Task statement — Below are several entries. Transcribe exactly those lines that fall from the one with "- In this run the remaining" through the one with "- The reported max-cap violation count is 0.", end lines included.
--- START ---
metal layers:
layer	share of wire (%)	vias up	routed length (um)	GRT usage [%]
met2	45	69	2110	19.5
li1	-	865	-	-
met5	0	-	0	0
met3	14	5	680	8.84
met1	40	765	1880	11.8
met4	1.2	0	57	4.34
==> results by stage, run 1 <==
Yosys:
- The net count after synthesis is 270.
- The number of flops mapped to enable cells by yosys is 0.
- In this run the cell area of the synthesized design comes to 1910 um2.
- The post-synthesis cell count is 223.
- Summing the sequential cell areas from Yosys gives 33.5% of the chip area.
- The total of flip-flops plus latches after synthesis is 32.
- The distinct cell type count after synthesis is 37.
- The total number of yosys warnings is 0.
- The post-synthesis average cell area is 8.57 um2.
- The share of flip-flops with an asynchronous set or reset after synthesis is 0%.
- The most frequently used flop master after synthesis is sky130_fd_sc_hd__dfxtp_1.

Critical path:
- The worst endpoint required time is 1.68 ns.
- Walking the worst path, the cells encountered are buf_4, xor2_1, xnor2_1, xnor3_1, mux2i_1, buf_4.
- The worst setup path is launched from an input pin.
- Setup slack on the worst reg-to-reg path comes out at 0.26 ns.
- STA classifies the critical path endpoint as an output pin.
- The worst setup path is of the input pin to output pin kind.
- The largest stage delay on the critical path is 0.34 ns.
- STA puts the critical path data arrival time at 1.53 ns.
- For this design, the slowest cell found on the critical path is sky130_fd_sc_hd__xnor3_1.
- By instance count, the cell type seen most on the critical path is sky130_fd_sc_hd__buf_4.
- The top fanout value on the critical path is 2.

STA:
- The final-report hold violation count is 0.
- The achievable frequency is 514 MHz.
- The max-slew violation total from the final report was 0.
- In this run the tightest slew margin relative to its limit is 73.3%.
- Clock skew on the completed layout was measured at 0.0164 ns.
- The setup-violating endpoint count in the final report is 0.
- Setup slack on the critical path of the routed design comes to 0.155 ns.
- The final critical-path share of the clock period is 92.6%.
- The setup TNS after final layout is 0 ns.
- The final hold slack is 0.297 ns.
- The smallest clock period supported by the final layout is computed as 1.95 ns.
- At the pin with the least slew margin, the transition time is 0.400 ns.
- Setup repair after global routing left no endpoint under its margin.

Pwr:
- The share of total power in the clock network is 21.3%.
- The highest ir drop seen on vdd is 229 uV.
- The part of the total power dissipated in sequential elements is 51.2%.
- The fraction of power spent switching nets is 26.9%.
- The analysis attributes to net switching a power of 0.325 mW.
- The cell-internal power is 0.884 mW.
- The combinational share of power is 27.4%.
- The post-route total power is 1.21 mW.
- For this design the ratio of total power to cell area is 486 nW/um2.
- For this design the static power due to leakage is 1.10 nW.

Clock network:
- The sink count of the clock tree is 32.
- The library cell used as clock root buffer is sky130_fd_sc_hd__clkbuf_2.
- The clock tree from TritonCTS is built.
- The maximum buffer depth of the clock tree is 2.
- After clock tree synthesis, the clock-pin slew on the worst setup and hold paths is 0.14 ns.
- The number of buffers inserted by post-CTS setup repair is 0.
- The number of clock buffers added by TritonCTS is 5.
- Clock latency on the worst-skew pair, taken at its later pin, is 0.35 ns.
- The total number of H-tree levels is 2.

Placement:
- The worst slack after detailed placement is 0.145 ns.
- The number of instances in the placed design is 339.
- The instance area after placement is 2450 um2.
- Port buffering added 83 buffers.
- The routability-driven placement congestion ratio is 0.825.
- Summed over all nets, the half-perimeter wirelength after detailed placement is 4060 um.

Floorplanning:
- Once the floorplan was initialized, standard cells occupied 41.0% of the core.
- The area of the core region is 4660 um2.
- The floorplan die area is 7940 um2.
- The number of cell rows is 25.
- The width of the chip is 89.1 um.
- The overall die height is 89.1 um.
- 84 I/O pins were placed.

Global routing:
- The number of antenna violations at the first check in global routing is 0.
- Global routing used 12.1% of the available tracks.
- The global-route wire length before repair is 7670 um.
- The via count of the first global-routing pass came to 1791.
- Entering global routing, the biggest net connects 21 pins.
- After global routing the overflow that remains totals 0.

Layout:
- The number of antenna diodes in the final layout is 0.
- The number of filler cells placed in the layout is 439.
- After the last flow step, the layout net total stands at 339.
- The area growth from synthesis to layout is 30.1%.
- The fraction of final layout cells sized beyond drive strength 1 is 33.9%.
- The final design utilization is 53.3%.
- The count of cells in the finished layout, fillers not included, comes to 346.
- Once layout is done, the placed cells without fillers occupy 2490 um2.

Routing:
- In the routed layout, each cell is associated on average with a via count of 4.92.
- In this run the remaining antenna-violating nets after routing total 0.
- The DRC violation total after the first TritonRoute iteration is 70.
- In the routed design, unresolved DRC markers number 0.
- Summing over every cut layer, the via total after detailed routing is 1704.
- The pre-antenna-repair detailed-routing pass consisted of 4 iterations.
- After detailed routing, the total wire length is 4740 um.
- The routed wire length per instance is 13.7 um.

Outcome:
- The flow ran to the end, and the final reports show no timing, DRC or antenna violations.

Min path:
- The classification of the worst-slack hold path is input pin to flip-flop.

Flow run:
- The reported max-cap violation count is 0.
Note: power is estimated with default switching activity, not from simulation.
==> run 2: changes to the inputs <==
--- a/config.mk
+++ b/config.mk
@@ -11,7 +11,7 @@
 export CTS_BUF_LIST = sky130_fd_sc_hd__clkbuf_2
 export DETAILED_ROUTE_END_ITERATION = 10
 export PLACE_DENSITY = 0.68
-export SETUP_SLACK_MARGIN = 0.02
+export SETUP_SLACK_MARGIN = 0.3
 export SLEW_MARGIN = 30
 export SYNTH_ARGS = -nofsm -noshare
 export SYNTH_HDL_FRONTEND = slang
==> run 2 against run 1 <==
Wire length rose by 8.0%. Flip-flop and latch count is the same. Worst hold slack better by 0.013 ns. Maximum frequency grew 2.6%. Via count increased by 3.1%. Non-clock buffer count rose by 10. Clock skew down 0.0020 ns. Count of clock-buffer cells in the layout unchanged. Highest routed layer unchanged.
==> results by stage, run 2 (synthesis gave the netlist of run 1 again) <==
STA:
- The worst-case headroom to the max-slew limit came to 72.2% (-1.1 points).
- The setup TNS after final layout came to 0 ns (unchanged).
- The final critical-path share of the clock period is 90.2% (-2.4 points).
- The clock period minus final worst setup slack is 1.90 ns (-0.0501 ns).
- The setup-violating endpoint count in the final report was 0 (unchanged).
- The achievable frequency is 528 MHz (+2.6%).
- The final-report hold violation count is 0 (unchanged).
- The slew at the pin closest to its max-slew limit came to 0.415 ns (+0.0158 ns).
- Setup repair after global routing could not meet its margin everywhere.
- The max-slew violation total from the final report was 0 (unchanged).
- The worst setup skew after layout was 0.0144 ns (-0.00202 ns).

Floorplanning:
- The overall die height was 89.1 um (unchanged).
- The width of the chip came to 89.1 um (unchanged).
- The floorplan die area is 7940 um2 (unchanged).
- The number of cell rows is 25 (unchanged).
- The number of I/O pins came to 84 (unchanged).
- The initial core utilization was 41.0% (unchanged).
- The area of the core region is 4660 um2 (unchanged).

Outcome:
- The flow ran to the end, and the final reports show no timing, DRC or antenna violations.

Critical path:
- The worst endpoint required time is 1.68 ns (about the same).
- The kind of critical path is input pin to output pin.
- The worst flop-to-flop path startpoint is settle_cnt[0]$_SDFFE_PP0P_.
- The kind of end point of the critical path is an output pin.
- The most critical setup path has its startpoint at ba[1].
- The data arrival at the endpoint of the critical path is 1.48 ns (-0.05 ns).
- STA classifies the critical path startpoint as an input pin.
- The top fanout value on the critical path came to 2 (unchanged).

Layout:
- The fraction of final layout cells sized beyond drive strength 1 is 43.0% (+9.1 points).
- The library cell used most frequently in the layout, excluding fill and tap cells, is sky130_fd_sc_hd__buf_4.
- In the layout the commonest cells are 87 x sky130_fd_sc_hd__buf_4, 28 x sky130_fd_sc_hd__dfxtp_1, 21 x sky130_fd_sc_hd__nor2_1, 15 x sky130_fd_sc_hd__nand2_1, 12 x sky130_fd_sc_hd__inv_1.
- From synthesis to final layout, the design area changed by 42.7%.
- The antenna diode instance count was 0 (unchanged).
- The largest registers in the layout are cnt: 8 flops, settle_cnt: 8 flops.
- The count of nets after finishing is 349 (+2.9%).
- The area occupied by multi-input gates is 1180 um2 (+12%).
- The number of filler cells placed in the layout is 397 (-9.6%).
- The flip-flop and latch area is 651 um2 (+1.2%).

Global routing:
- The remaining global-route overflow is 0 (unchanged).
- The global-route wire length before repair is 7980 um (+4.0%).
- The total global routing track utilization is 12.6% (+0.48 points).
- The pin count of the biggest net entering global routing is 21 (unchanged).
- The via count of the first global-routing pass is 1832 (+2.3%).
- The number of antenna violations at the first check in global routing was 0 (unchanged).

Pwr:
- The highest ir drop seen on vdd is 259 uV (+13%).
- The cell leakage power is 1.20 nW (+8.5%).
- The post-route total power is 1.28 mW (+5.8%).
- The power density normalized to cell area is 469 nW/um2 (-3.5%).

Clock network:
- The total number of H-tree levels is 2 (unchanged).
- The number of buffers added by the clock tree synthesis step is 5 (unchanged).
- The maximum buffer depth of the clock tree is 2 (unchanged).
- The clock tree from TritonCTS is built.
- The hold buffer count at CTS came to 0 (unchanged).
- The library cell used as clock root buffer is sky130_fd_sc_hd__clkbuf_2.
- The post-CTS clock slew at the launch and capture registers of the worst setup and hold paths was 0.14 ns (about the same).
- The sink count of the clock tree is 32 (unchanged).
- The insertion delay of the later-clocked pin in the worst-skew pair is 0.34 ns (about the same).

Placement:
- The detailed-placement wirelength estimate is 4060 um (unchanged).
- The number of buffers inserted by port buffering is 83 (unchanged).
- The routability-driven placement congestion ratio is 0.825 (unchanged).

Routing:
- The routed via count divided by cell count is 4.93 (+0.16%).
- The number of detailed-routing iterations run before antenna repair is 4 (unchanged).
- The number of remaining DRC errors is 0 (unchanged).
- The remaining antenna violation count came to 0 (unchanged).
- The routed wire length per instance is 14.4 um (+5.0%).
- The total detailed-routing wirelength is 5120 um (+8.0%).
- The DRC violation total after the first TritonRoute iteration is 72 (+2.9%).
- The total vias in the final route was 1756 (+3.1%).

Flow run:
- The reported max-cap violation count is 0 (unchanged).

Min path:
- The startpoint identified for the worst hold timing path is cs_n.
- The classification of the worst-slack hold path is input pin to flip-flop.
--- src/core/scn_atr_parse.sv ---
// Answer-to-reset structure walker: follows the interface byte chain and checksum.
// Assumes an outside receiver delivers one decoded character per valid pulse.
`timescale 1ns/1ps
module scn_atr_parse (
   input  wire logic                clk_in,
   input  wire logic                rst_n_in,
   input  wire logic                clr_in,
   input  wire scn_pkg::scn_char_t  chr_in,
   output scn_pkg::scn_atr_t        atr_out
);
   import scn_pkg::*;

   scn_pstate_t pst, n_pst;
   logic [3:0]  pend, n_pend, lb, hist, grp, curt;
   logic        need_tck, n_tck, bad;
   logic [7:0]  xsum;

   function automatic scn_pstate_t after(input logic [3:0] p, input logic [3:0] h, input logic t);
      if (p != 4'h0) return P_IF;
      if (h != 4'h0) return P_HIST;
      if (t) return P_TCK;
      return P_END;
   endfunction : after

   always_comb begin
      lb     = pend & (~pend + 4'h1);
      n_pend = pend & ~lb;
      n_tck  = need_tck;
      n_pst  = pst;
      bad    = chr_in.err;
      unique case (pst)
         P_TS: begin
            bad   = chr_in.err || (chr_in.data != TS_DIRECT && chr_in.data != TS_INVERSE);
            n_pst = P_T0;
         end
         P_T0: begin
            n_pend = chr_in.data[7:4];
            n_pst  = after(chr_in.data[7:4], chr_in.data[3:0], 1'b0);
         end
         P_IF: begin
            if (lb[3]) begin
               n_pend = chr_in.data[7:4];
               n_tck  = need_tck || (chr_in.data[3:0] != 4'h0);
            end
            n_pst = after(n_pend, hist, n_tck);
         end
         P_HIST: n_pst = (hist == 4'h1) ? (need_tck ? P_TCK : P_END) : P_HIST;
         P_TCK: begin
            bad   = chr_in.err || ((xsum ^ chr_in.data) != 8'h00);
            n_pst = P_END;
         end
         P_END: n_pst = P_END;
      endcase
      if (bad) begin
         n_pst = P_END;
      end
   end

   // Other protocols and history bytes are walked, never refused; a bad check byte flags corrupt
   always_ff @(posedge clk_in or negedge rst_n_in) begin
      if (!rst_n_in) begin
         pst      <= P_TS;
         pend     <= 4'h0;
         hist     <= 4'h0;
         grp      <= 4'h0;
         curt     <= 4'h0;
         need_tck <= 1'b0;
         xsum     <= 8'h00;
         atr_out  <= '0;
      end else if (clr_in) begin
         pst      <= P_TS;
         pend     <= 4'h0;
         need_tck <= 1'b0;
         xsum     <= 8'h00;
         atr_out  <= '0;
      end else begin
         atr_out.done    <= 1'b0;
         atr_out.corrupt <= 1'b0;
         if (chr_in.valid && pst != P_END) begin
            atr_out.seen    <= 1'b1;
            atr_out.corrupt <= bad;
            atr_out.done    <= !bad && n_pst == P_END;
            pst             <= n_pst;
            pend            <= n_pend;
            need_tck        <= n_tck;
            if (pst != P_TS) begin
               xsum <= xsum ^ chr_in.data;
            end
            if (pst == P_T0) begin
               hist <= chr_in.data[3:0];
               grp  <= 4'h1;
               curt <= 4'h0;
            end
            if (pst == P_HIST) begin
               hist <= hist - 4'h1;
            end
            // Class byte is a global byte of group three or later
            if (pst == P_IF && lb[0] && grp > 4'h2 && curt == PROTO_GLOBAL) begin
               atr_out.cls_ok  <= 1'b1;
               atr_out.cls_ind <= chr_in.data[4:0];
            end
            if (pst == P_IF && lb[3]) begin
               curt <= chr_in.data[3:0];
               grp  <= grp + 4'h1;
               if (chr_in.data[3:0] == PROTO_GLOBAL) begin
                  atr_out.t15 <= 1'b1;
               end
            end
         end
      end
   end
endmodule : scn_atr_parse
--- END ---
Solution to this task —
- In this run the remaining antenna-violating nets after routing total 0.
- The DRC violation total after the first TritonRoute iteration is 70.
- In the routed design, unresolved DRC markers number 0.
- Summing over every cut layer, the via total after detailed routing is 1704.
- The pre-antenna-repair detailed-routing pass consisted of 4 iterations.
- After detailed routing, the total wire length is 4740 um.
- The routed wire length per instance is 13.7 um.

Outcome:
- The flow ran to the end, and the final reports show no timing, DRC or antenna violations.

Min path:
- The classification of the worst-slack hold path is input pin to flip-flop.

Flow run:
- The reported max-cap violation count is 0.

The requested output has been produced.